Lessons for Ghana in the Malaysian Economic Miracle

Malaysia and Ghana could have very well been referred to as identical twins just about five decades ago. Today however, even a call for comparison between the two raises eyebrows. Both Malaysia and Ghana gained independence from Britain in 1957 and stood shoulder to shoulder in terms of their economic state, human and natural resources. And today, though to be taken with a pinch of salt, sources say, if Malaysia was your home instead of Ghana, you would use 18 times more electricity, live nine years longer, make five times more money, be 72 per cent less likely to be unemployed, and consume 7.5 times more oil, among many other privileges. The big question is – why this divergence?

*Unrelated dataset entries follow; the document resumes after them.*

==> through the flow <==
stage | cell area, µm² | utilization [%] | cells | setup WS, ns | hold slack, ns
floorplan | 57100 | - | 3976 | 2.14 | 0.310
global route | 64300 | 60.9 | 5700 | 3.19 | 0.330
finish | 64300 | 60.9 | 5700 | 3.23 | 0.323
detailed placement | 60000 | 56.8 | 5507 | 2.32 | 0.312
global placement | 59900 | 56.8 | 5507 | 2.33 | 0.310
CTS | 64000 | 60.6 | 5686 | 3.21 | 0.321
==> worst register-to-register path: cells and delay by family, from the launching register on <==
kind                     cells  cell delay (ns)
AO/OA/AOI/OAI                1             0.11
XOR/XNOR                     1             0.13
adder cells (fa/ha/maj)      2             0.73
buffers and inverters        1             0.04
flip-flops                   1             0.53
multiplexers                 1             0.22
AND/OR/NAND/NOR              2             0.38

Being former British colonies, both Malaysia and Ghana had a British political set-up but soon after independence, the political and economic systems witnessed a considerable change. At the beginning, Ghana’s GDP was slightly above that of Malaysia and Malaysia was marred by internal ethnic tensions. Ghana was expected to take-off better but something changed on the way.

The trends in GDP growth show the economic picture very clearly. Growth rates have been broadly positive for Malaysia except for some deviations like the Asian financial crisis of 1999, and global economic recession of 2001. On the other hand, growth rates in Ghana have been much more erratic: while Malaysia’s per capita GDP was only 1.3 times that of Ghana in 1960, it was seven times more in 2015. Share of agriculture in GDP fell from 44 per cent in 1960 to eight per cent in 2015 for Malaysia but stood at 21 per cent in 2015 for Ghana. A part of diverging economic paths could be attributed to varying levels of industrialisation.



In addition to the present economic structure, Malaysian economist Zainal Yusof observes that exports of natural resource commodities continue to dominate Ghana’s exports. Gold is one of the largest export earners, accounting for about 23 per cent of export share in 2014, followed by cocoa and timber. Ghana was the largest cocoa producer in 1960s, but production fell in the 1980s, recovered in the 1990s and fell again in mid 2000s. Therefore, any volatility in commodity exports is detrimental to the long-term economic growth prospects of Ghana.

Academics like Rabelani Dagada, Development Economist based in South Asia, draw attention towards Kuala Lumpur’s fiscal and economic planning prudence while being critical of Accra’s development policy paralysis.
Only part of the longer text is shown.